The authors of the new study explain, “Among metabolically active peripheral organs, the gut emerges as a central player in coordinating the body-brain tango through a multitude of long-range mechanisms, including hormonal signaling, microbiota-derived metabolites, and both local and gut-brain neuronal connections.”
While most prior studies have focused on brain-centric models of reward, some work has shown that gut-vagal signals have an effect on food-driven dopamine activity and eating behaviors. Yet it was still unclear whether this would extend to other forms of addiction fueled by dopamine.
Disrupted vagal signaling affects dopamine activity
To determine the extent to which the gut-brain-vagal axis is involved in dopamine reward activity, the research team conducted an array of experiments involving mice. Some experiments involved cutting the vagus nerve via subdiaphragmatic vagotomy (SDV) and comparing food and drug reward behaviors between SVA mice and unaltered (sham) mice. In vivo dopamine activity was also monitored through fiber photometry, molecular assays, and electrophysiology.
Results showed that the gut-brain vagal axis is essential for both food- and drug-induced reward behaviors in mice.
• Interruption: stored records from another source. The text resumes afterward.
===== src/verilog/vid_pkg.sv =====
/*
 constants, widths and register map of the tile line renderer
 compiled first; the rtl reaches it through vid_pkg:: names
*/
package vid_pkg;

	// screen and tile geometry
	localparam int screen_w = 64;
	localparam int screen_h = 32;
	localparam int tile_size = 8;
	localparam int tile_bits = $clog2(tile_size);
	localparam int map_dim = 16;            // tilemap entries per edge, wraps at 128 px
	localparam int map_bits = $clog2(map_dim);
	localparam int tile_count = 256;        // tile numbers an entry can hold

	// memory sizes
	localparam int map_entries = map_dim * map_dim;
	localparam int map_aw = $clog2(map_entries);
	localparam int tile_words = tile_count * tile_size; // one 32-bit word per tile row
	localparam int tile_aw = $clog2(tile_words);
	localparam int pal_entries = 32;        // 16 for layer b, 16 for layer a
	localparam int pal_aw = $clog2(pal_entries);

	// pixel output handshake
	localparam int credits_init = 4;
	localparam int pix_latency = 4;         // issue to pix_valid

	typedef logic [7:0] coord_t;
	typedef logic [7:0] scroll_t;
	typedef logic [3:0] color_idx_t;
	typedef logic [7:0] tile_no_t;
	typedef logic [23:0] rgb_t;
	typedef logic [15:0] cpu_addr_t;
	typedef logic [31:0] cpu_data_t;
	typedef logic [2:0] credit_t;

	// register word indices, addr[5:2]
	localparam int reg_layer_en = 0;
	localparam int reg_scroll_a = 1;
	localparam int reg_scroll_b = 2;

	// region codes on addr[15:12]; addr[15] alone selects tile memory
	localparam int region_regs = 0;
	localparam int region_palette = 1;
	localparam int region_map_a = 2;
	localparam int region_map_b = 3;

	typedef enum logic [0:0] {idle, run} scan_state_t;

endpackage


===== src/verilog/vid_scan_if.sv =====
/*
 per-pixel scan tag, issued once per accepted pixel
 scan control drives it, both tile fetches and the output stage read it
*/
`timescale 1ns/100ps

interface vid_scan_if;
	logic valid;             // one pixel issued this cycle
	vid_pkg::coord_t x;
	vid_pkg::coord_t y;
	logic first;             // pixel (0,0) of the frame
	logic last;              // last pixel of a line

	modport src (output valid, x, y, first, last);
	modport dst (input valid, x, y, first, last);
endinterface


===== src/verilog/vid_scan_ctrl.sv =====
/*
 frame control and raster scan, one pixel per clock in raster order
 a pixel is issued only while the sink holds a credit; the scan stalls
 in place otherwise and resumes when pix_credit returns one
*/
`timescale 1ns/100ps

module vid_scan_ctrl (
	input logic clk,
	input logic reset,
	input logic frame_start,
	input logic pix_credit,
	output logic busy,
	vid_scan_if.src scan
);

	vid_pkg::scan_state_t state;
	vid_pkg::coord_t x;
	vid_pkg::coord_t y;
	vid_pkg::credit_t credits;
	logic issue;
	logic end_of_line;
	logic end_of_frame;

	assign issue = (state == vid_pkg::run) && (credits != '0);
	assign end_of_line = (x == vid_pkg::coord_t'(vid_pkg::screen_w - 1));
	assign end_of_frame = end_of_line && (y == vid_pkg::coord_t'(vid_pkg::screen_h - 1));
	assign busy = (state == vid_pkg::run);

	always_ff @(posedge clk) begin
		if (reset) begin
			state <= vid_pkg::idle;
			x <= '0;
			y <= '0;
			credits <= vid_pkg::credit_t'(vid_pkg::credits_init);
			scan.valid <= 1'b0;
		end else begin
			// take one on issue, get one back per pulse
			credits <= credits + vid_pkg::credit_t'(pix_credit) - vid_pkg::credit_t'(issue);
			scan.valid <= issue;
			case (state)
				vid_pkg::idle: begin
					if (frame_start) begin
						state <= vid_pkg::run;
						x <= '0;
						y <= '0;
					end
				end
				vid_pkg::run: begin
					if (issue) begin
						if (end_of_line) begin
							x <= '0;
							if (end_of_frame)
								state <= vid_pkg::idle;  // frame_start ignored until here
							else
								y <= y + 1'b1;
						end else begin
							x <= x + 1'b1;
						end
					end
				end
				default: state <= vid_pkg::idle;
			endcase
		end
	end

	// tag payload, qualified by scan.valid
	always_ff @(posedge clk) begin
		if (issue) begin
			scan.x <= x;
			scan.y <= y;
			scan.first <= (x == '0) && (y == '0);
			scan.last <= end_of_line;
		end
	end

endmodule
In experiments featuring foods that mice would normally find addictive in nature, the SDV mice showed a slower and lower rate of food consumption, while the unaltered mice exhibited a rapid increase in food consumption over a 10-day period.
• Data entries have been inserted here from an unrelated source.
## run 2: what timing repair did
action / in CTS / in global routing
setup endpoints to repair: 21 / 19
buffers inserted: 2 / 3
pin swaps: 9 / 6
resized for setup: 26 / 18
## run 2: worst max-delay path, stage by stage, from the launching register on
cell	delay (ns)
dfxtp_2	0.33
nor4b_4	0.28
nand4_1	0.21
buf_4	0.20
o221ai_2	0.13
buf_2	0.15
[src/flat_wrapper.sv]
// flat-port wrapper written by rule: the top's interface ports become plain ports
module vid_pixel_out_flat 
  (clk, reset, layer_en, index_a, index_b, cpu_addr, cpu_din, wr_palette, rd_palette, pix_valid, pix_first, pix_last, pix_data, scan_valid, scan_x, scan_y, scan_first, scan_last);
  vid_scan_if scan_i ();
  input logic clk;
  input logic reset;
  input logic [1:0] layer_en;
  input vid_pkg::color_idx_t index_a;
  input vid_pkg::color_idx_t index_b;
  input vid_pkg::cpu_addr_t cpu_addr;
  input vid_pkg::cpu_data_t cpu_din;
  input logic wr_palette;
  output vid_pkg::rgb_t rd_palette;
  output logic pix_valid;
  output logic pix_first;
  output logic pix_last;
  output vid_pkg::rgb_t pix_data;
  input wire logic [$bits(scan_i.valid)-1:0] scan_valid;
  input wire logic [$bits(scan_i.x)-1:0] scan_x;
  input wire logic [$bits(scan_i.y)-1:0] scan_y;
  input wire logic [$bits(scan_i.first)-1:0] scan_first;
  input wire logic [$bits(scan_i.last)-1:0] scan_last;
  assign scan_i.valid = scan_valid;
  assign scan_i.x = scan_x;
  assign scan_i.y = scan_y;
  assign scan_i.first = scan_first;
  assign scan_i.last = scan_last;
  vid_pixel_out u_core (.clk(clk), .reset(reset), .scan(scan_i), .layer_en(layer_en), .index_a(index_a), .index_b(index_b), .cpu_addr(cpu_addr), .cpu_din(cpu_din), .wr_palette(wr_palette), .rd_palette(rd_palette), .pix_valid(pix_valid), .pix_first(pix_first), .pix_last(pix_last), .pix_data(pix_data));
endmodule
The team noted increased excitement in sham mice, but not SDV mice. They write, “Using our model, in combination with telemetric locomotor activity monitoring, we observed that sham mice displayed an increased locomotor activity before (food-anticipatory activity) and during (consumption) food intake.
“In contrast, SDV mice exhibited dampened locomotor activity during both phases. This reduction was not due to preexisting locomotor deficits, as both sham and SDV mice had similar locomotor profiles during the dark period (foraging period) or under basal conditions.”
Similar results were found with some experiments involving drugs, including cocaine, morphine and amphetamines. The team observed reductions in the elicited locomotor response in SDV mice for both morphine and cocaine, indicating that the vagus nerve might modulate dopamine dynamics and/or its postsynaptic integration. Amphetamines showed no significant differences and also depended on dose in conditioning experiments.
The study authors explain, “While sham mice were positively conditioned to cocaine, no significant preference was observed in SDV mice. The effect of amphetamine-induced CPP in SDV mice depended on the conditioning doses. At 2 mg/kg, we observed that both experimental groups were positively conditioned.
“However, when mice were conditioned with a lower dose of amphetamine (1 mg/kg), we observed a lower conditioning index in SDV mice compared to controls, suggesting that the physiological consequences of neuronal adaptations observed in SDV mice may be overridden at higher [dopamine] levels.”
Furthermore, in vivo experiments showed that vagal integrity is required for normal dopamine neuron firing, dopamine-dependent molecular changes and structural plasticity in reward circuits. Fiber photometry showed that when the vagus nerve was cut, dopamine responses were delayed within the nucleus accumbens or reduced during food anticipation, eating, and after drug administration.
However, dopamine function overall was not compromised, as it still functioned in processes related to movement. Still, activity was reduced, as dopamine neurons fired less and received weaker excitatory input.
Implications for addiction treatment in humans
The study helps to confirm that our gut, via the vagus nerve, plays a direct and essential role in how we experience reward and motivation. However, addiction treatments involving the reduction of vagus nerve signaling are still a way off.
Simply cutting the vagus nerve off surgically, as in the mouse study, is most likely not an option for humans and may have further side effects. In addition, the team notes that the gut may even induce compensatory changes over time to make up for lost signaling.
Clearly, more research is needed to refine these methods. The team suggests using more targeted genetic or viral tools to dissect specific vagal circuits in the future or exploring different methods for modulating vagal signaling. However, upon refining, there is a potential for eating disorders and addiction treatments in the future.